Bruxelas só se pronunciará a 20 de Julho sobre o prazo que conta dar ao Governo para se conformar com o PEC, mas há boas possibilidades de ser o ano de 2008, como previsto no calendário do Governo. Só que os serviços de Joaquín Almunia, comissário europeu responsável pelos Assuntos Económicos e Financeiros, interrogam-se sobre as possibilidades reais de cumprimento deste calendário.
A opção do Governo de recorrer a aumentos dos impostos no início do período parece ser considerada inevitável para assegurar a transição entre a época em que o défice foi mantido abaixo dos três por cento do PIB essencialmente graças ao recurso maciço a medidas extraordinárias e a fase da verdadeira consolidação, que assentará na redução das despesas do Estado através das reformas da administração pública e da segurança social e contenção dos salários.

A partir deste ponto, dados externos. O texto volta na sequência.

From an optimization exercise on the open Yosys and OpenROAD flow, aimed at small area; shortcuts taken in it are not production practice. The RTL was checked by simulation tests, not by an equivalence proof against the original design. Power is estimated from default activity; no workload was simulated.

==> inputs of willow <==
==> flow/design.v <==
module reg_bank_rw #(
  parameter int                 DATA_W   = 32,
  parameter logic [DATA_W-1:0]  SP_RESET = DATA_W'(227),
  parameter logic [DATA_W-1:0]  RA_RESET = DATA_W'(0)
) (
  input  logic              clk,
  input  logic              reset,
  input  logic              RegWrite,
  input  logic [4:0]        WriteReg,
  input  logic [DATA_W-1:0] WriteData,
  input  logic [4:0]        ReadReg1,
  input  logic [4:0]        ReadReg2,
  input  logic              LoadAB,
  output logic [DATA_W-1:0] ReadData1,
  output logic [DATA_W-1:0] ReadData2,
  output logic [DATA_W-1:0] A_out,
  output logic [DATA_W-1:0] B_out,
  output logic              UninitRead
);
  localparam logic [31:0] TRACKED = 32'h5FFF_FFFE;
  logic [31:1][DATA_W-1:0] regs_r;
  logic [31:1][DATA_W-1:0] regs_n;
  logic [31:1]             unwr_r;      
  logic [31:1]             unwr_n;
  logic [DATA_W-1:0]       a_r, a_n;
  logic [DATA_W-1:0]       b_r, b_n;
  logic                    uninit_r;
  logic                    uninit_n;
  logic [31:1]             wr_s;        
  logic [31:1]             hold_s;      
  logic [31:1]             sel1_s;      
  logic [31:1]             sel2_s;
  logic                    byp1_s;      
  logic                    byp2_s;
  logic                    ld_s;        
  logic                    keep_s;      
  logic                    un1_s;       
  logic                    un2_s;
  rb_wdec u_wdec (.reset(reset), .RegWrite(RegWrite), .WriteReg(WriteReg),
                  .wr(wr_s), .hold(hold_s));
  rb_rdec u_rdec1 (.RegWrite(RegWrite), .WriteReg(WriteReg), .ReadReg(ReadReg1),
                   .sel(sel1_s), .byp(byp1_s));
  rb_rdec u_rdec2 (.RegWrite(RegWrite), .WriteReg(WriteReg), .ReadReg(ReadReg2),
                   .sel(sel2_s), .byp(byp2_s));
  rb_lddec u_lddec (.reset(reset), .LoadAB(LoadAB), .ld(ld_s), .keep(keep_s));
  for (genvar i = 1; i < 32; i++) begin : g_word
    for (genvar j = 0; j < DATA_W; j++) begin : g_bit
      localparam logic RV = (i == 29) ? SP_RESET[j] : ((i == 31) ? RA_RESET[j] : 1'b0);
      if (RV) begin : g_one
        rb_a221o u_n (.a1(wr_s[i]), .a2(WriteData[j]), .b1(hold_s[i]), .b2(regs_r[i][j]),
                      .c1(reset), .x(regs_n[i][j]));
      end else begin : g_z
        rb_a22o u_n (.a1(wr_s[i]), .a2(WriteData[j]), .b1(hold_s[i]), .b2(regs_r[i][j]),
                     .x(regs_n[i][j]));
      end
    end
    if (TRACKED[i]) begin : g_trk
      rb_a21o u_un (.a1(hold_s[i]), .a2(unwr_r[i]), .b1(reset), .x(unwr_n[i]));
    end else begin : g_const
      assign unwr_n[i] = 1'b0;
    end
  end
  rb_rport u_rp1 (.sel(sel1_s), .byp(byp1_s), .wd(WriteData), .q(regs_r), .rd(ReadData1));
  rb_rport u_rp2 (.sel(sel2_s), .byp(byp2_s), .wd(WriteData), .q(regs_r), .rd(ReadData2));
  rb_unsel u_un1 (.sel(sel1_s), .unwr(unwr_r), .un(un1_s));
  rb_unsel u_un2 (.sel(sel2_s), .unwr(unwr_r), .un(un2_s));
  for (genvar j = 0; j < DATA_W; j++) begin : g_ab
    rb_a22o u_a (.a1(ld_s), .a2(ReadData1[j]), .b1(keep_s), .b2(a_r[j]), .x(a_n[j]));
    rb_a22o u_b (.a1(ld_s), .a2(ReadData2[j]), .b1(keep_s), .b2(b_r[j]), .x(b_n[j]));
  end
  rb_flag u_flag (.reset(reset), .ld(ld_s), .un1(un1_s), .un2(un2_s), .q(uninit_r),
                  .d(uninit_n));
  always_ff @(posedge clk) begin
    regs_r   <= regs_n;
    a_r      <= a_n;
    b_r      <= b_n;
    uninit_r <= uninit_n;
  end
  for (genvar i = 1; i < 32; i++) begin : g_unwr
    if (TRACKED[i]) begin : g_ff
      always_ff @(posedge clk) unwr_r[i] <= unwr_n[i];
    end else begin : g_c
      assign unwr_r[i] = 1'b0;
    end
  end
  assign A_out      = a_r;
  assign B_out      = b_r;
  assign UninitRead = uninit_r;
endmodule
module rb_wdec (
  input  logic        reset,
  input  logic        RegWrite,
  input  logic [4:0]  WriteReg,
  output logic [31:1] wr,
  output logic [31:1] hold
);
  logic [3:0] lo;     
  logic [7:0] hi;     
  logic [3:0] lor;    
  logic [7:0] hir;    
  rb_wpre u_pre (.reset(reset), .en(RegWrite), .idx(WriteReg), .lo(lo), .hi(hi),
                 .lor(lor), .hir(hir));
  for (genvar i = 1; i < 32; i++) begin : g_i
    rb_and2  u_w (.a(lo[i % 4]), .b(hi[i / 4]), .x(wr[i]));
    rb_nand2 u_h (.a(lor[i % 4]), .b(hir[i / 4]), .y(hold[i]));
  end
endmodule
module rb_wpre (
  input  logic       reset,
  input  logic       en,
  input  logic [4:0] idx,
  output logic [3:0] lo,
  output logic [7:0] hi,
  output logic [3:0] lor,
  output logic [7:0] hir
);
  always_comb begin
    for (int k = 0; k < 4; k++) begin
      lo[k]  = (idx[1:0] == 2'(k));
      lor[k] = (idx[1:0] == 2'(k)) || reset;
    end
    for (int k = 0; k < 8; k++) begin
      hi[k]  = en && !reset && (idx[4:2] == 3'(k));
      hir[k] = (en && (idx[4:2] == 3'(k))) || reset;
    end
  end
endmodule
module rb_rdec (
  input  logic        RegWrite,
  input  logic [4:0]  WriteReg,
  input  logic [4:0]  ReadReg,
  output logic [31:1] sel,
  output logic        byp
);
  logic [3:0] lo;
  logic [7:0] hi;
  rb_byp u_byp (.RegWrite(RegWrite), .WriteReg(WriteReg), .ReadReg(ReadReg), .byp(byp));
  rb_rpre u_pre (.byp(byp), .idx(ReadReg), .lo(lo), .hi(hi));
  for (genvar i = 1; i < 32; i++) begin : g_i
    rb_and2 u_s (.a(lo[i % 4]), .b(hi[i / 4]), .x(sel[i]));
  end
endmodule
module rb_rpre (
  input  logic       byp,
  input  logic [4:0] idx,
  output logic [3:0] lo,
  output logic [7:0] hi
);
  always_comb begin
    for (int k = 0; k < 4; k++) lo[k] = (idx[1:0] == 2'(k));
    for (int k = 0; k < 8; k++) hi[k] = !byp && (idx[4:2] == 3'(k));
  end
endmodule
module rb_byp (
  input  logic       RegWrite,
  input  logic [4:0] WriteReg,
  input  logic [4:0] ReadReg,
  output logic       byp
);
  assign byp = RegWrite && (WriteReg != 5'd0) && (WriteReg == ReadReg);
endmodule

Só que, avisa Almunia, a estratégia portuguesa comporta "vários elementos de risco" que poderão impedi-la de se materializar, podendo levar a um arrastamento da situação de défice excessivo para lá de 2008, a menos que o Governo adopte medidas adicionais.
Tendência para empolar as previsõesO primeiro risco tem que ver com as projecções para o crescimento económico depois de 2007, que poderão revelar-se "optimistas", o eufemismo habitual dos serviços da Comissão para dizer "irrealistas", um risco que é reforçado pela tradicional tendência nacional para empolar as previsões. As dúvidas resultam de uma possível subavaliação dos efeitos negativos das medidas de contenção sobre o crescimento económico, enquanto a perca da competitividade externa portuguesa num contexto de concorrência internacional crescente poderá ferir a contribuição das exportações para o crescimento.
A segunda grande interrogação da Comissão tem que ver com o risco de as medidas avançadas pelo Governo para aumentar receitas e reduzir despesas poderem ser "menos eficazes que o previsto, ou demorarem mais tempo a produzir os resultados desejados". Isto porque, refere, o aumento dos impostos - IVA, tabaco, combustíveis - reforça o risco de evasão fiscal, enquanto o essencial das medidas de contenção de despesas ainda precisa de ser juridicamente adoptado.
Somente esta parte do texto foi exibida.